*** DATA PROVIDED ***

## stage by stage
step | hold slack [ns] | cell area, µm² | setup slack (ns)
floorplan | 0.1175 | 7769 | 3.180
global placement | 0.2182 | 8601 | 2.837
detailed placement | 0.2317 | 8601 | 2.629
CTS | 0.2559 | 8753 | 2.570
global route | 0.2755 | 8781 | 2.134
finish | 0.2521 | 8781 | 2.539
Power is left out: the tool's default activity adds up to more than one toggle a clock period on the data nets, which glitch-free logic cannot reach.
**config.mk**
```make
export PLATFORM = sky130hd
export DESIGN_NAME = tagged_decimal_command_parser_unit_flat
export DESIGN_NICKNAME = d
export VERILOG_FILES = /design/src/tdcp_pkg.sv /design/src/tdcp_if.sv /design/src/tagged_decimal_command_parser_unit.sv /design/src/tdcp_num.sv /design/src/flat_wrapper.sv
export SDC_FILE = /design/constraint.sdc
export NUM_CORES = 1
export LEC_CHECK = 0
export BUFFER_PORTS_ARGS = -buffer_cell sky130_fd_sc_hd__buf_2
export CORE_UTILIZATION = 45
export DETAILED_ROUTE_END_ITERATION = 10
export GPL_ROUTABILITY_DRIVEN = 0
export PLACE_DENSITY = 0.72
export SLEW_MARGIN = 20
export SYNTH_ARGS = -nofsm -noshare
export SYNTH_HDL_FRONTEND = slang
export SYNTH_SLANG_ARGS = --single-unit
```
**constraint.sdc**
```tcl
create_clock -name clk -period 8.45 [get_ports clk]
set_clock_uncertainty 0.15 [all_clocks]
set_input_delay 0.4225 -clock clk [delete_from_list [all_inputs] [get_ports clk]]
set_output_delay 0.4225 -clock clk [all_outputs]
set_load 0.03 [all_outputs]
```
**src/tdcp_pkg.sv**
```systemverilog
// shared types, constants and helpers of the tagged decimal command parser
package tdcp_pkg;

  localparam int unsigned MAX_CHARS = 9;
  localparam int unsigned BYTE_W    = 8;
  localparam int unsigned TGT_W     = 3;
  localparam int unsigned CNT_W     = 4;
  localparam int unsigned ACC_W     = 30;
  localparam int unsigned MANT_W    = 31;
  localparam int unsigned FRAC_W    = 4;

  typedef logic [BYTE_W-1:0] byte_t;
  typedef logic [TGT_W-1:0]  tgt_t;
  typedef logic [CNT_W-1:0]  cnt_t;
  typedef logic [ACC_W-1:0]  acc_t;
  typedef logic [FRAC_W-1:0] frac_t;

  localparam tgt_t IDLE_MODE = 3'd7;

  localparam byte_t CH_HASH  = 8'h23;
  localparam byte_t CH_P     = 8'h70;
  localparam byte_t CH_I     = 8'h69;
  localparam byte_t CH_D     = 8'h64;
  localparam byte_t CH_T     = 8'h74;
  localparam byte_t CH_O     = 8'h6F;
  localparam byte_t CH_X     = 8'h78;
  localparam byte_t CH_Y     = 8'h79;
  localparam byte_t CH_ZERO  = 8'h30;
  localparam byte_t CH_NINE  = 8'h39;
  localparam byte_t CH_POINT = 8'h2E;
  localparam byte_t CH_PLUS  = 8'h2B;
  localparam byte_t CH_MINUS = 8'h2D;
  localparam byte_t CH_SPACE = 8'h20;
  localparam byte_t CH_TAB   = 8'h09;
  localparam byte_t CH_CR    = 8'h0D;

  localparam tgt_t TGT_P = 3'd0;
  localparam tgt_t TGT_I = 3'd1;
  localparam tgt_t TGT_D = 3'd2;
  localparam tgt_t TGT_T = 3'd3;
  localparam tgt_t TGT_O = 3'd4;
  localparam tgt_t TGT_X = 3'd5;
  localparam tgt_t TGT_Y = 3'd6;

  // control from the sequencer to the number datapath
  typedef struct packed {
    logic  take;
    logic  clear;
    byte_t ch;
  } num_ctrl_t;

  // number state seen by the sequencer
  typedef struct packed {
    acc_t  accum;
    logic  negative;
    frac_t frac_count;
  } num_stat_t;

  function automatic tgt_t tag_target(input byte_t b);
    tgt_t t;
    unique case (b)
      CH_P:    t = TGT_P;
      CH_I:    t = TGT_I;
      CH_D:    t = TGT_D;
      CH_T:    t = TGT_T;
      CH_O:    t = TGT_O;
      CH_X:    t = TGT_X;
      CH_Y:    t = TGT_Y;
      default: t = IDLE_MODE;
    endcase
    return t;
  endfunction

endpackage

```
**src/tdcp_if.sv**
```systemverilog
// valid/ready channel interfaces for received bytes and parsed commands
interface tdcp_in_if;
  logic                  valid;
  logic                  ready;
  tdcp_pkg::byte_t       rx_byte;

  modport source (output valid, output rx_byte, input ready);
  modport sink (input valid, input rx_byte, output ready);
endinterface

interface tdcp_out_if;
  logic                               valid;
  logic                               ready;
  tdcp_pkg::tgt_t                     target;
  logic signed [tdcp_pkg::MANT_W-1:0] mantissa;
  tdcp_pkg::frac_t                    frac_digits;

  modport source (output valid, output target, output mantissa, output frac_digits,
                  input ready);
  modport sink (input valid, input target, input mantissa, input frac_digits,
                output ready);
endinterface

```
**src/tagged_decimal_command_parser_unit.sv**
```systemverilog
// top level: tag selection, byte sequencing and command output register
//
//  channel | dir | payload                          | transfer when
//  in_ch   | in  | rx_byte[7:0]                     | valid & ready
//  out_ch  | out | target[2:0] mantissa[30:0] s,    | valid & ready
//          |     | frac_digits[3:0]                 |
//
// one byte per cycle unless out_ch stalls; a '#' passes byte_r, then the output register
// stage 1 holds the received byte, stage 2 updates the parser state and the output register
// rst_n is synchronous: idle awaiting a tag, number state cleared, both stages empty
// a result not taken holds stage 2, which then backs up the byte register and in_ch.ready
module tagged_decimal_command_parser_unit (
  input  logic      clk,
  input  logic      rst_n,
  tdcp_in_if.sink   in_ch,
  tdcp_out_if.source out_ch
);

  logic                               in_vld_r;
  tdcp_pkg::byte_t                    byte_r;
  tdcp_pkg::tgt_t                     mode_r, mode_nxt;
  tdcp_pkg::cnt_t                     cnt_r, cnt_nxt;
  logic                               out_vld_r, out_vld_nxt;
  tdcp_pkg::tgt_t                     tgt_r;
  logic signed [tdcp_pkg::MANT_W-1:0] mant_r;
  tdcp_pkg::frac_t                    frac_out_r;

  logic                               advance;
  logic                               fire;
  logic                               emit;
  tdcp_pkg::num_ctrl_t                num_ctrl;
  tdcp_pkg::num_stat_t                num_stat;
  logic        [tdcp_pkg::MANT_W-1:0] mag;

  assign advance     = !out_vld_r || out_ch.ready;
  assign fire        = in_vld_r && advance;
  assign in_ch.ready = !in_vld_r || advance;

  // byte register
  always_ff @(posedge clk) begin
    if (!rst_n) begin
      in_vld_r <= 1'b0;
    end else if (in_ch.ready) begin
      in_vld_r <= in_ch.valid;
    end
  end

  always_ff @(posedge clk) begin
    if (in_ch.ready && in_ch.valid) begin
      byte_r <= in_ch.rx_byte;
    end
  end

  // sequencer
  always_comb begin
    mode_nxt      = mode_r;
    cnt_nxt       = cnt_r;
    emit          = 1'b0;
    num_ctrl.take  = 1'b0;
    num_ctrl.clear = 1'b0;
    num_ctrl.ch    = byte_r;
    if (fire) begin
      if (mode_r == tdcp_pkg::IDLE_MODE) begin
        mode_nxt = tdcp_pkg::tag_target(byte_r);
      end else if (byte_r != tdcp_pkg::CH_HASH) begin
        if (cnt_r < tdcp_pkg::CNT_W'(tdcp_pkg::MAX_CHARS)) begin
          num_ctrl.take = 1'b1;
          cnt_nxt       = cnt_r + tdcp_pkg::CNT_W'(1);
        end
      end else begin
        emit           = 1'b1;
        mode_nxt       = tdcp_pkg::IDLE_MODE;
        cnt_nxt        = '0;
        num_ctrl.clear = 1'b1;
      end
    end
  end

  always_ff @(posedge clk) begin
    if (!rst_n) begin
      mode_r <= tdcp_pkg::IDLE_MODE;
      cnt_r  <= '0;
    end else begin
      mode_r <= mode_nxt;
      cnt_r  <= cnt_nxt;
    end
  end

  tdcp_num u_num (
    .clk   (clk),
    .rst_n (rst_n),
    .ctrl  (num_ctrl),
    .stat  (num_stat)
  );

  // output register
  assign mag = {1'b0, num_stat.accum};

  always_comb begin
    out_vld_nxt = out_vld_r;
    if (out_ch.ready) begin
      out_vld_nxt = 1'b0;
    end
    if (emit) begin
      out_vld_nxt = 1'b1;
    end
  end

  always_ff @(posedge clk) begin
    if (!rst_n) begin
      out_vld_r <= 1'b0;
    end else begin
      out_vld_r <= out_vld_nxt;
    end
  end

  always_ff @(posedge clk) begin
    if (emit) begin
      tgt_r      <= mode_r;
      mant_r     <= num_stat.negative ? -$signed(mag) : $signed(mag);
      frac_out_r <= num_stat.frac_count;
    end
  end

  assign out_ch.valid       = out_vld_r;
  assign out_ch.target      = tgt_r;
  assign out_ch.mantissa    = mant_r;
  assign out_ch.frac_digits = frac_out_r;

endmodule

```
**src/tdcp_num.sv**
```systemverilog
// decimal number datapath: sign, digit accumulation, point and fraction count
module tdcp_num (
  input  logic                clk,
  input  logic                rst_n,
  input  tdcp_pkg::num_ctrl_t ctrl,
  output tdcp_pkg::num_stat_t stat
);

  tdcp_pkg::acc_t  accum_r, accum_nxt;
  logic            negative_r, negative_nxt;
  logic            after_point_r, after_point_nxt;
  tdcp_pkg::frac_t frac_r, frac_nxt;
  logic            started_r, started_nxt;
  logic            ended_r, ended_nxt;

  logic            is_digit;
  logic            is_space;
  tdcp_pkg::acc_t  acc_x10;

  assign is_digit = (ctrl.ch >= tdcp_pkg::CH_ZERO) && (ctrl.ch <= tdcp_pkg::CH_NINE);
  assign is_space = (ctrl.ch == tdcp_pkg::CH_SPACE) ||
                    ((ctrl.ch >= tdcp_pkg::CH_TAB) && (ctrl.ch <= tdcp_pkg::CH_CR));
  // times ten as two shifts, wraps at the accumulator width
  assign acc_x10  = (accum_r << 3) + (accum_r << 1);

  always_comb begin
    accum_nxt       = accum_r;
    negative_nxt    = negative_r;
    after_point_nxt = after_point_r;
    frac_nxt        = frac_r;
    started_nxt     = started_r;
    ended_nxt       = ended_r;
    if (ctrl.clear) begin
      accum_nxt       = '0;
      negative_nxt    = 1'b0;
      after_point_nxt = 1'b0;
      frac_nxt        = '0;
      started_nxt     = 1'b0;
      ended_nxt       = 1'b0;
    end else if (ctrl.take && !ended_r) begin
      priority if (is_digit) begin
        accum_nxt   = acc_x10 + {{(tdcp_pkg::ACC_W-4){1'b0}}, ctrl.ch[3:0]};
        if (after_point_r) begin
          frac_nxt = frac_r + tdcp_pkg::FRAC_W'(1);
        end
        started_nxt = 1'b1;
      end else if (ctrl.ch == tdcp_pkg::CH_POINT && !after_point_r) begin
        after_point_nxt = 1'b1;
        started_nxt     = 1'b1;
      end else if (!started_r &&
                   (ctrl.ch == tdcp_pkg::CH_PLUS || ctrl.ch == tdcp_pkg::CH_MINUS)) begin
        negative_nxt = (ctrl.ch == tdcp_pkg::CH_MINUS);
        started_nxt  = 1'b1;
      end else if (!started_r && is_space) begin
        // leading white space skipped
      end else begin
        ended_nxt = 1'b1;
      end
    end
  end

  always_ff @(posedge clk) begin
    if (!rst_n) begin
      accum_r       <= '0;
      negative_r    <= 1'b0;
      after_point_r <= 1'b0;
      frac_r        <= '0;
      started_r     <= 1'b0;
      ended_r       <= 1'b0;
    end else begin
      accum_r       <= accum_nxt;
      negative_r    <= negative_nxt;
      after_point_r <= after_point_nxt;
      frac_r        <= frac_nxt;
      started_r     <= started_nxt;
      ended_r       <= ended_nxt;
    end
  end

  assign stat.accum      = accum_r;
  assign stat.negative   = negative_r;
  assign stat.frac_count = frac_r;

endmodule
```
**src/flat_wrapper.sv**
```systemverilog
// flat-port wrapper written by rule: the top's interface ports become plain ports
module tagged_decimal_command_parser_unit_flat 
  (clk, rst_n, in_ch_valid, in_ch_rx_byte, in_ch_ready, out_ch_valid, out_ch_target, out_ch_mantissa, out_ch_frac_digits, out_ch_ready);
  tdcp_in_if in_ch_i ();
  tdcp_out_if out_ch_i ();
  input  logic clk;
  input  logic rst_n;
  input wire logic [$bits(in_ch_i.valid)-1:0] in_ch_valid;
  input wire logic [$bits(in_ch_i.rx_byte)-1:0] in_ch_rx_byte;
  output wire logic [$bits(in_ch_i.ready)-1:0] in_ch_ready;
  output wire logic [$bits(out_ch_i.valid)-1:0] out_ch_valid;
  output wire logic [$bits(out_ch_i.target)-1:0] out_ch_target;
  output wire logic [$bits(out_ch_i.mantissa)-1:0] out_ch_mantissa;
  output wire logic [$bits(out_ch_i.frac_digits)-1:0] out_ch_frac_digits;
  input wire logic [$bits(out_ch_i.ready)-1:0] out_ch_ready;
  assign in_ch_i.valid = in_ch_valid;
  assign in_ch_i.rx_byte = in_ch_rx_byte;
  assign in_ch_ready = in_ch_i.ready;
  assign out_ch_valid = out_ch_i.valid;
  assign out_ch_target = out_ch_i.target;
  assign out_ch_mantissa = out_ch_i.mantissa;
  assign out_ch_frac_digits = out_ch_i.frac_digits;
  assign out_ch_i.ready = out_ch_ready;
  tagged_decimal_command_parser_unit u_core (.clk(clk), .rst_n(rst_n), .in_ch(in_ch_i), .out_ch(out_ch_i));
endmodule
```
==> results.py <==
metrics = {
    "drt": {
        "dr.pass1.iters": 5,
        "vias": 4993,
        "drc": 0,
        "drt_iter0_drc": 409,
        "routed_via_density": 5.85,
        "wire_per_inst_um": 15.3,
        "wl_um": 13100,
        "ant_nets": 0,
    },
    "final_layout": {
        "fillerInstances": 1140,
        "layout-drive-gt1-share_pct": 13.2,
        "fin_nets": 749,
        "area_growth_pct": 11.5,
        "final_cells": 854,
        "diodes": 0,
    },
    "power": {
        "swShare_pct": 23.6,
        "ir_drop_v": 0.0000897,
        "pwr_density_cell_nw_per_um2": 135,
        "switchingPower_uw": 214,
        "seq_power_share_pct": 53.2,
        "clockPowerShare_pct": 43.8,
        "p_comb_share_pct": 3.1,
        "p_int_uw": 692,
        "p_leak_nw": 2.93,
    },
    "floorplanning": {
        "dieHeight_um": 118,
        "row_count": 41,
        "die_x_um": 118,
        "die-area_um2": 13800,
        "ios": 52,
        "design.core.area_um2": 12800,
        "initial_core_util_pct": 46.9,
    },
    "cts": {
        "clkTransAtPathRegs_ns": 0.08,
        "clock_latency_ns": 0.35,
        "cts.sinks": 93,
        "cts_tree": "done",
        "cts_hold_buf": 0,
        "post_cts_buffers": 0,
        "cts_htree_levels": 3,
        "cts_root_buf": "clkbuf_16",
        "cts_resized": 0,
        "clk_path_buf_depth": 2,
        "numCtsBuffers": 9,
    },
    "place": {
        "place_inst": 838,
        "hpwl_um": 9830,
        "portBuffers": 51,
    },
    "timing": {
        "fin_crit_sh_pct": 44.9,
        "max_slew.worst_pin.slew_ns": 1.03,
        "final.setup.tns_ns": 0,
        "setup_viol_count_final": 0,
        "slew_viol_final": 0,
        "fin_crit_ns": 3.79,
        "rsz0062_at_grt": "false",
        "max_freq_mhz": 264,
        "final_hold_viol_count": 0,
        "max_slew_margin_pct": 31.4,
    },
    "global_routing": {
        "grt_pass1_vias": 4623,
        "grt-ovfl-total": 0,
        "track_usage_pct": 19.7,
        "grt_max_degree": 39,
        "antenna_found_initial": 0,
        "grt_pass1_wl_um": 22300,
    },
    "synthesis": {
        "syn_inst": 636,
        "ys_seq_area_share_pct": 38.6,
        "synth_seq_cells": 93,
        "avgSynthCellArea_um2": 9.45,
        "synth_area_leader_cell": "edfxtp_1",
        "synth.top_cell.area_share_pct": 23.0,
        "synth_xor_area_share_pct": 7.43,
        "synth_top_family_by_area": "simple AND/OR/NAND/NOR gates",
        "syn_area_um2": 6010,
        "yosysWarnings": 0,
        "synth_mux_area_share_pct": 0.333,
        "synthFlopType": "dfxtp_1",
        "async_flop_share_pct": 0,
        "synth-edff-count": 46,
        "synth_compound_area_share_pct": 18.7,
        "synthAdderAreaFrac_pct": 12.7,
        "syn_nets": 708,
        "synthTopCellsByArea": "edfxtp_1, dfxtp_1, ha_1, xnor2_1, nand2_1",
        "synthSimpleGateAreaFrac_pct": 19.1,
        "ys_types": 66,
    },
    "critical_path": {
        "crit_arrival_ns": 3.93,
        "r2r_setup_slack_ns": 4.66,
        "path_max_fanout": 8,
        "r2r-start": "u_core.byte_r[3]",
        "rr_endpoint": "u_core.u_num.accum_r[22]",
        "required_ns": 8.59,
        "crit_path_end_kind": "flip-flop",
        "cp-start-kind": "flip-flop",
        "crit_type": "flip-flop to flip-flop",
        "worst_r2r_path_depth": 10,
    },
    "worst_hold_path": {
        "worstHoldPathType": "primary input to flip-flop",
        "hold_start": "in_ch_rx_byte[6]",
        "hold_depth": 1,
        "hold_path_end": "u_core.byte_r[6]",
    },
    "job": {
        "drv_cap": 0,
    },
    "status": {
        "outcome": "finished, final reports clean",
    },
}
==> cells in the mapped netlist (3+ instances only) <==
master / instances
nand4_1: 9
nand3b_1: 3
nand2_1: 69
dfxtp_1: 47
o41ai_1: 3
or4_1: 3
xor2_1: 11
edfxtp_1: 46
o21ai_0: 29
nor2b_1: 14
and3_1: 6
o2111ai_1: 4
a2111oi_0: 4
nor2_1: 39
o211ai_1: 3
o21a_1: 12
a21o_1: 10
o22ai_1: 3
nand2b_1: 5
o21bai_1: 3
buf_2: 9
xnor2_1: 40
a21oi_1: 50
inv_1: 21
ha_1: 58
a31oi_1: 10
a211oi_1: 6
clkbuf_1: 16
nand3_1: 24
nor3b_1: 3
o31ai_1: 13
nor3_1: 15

*** End of DATA PROVIDED ***

## [TASK ITEM]
Every line that contains the string "received" should be copied from the entries.

## [WRITTEN SOLUTION]
// valid/ready channel interfaces for received bytes and parsed commands
// stage 1 holds the received byte, stage 2 updates the parser state and the output register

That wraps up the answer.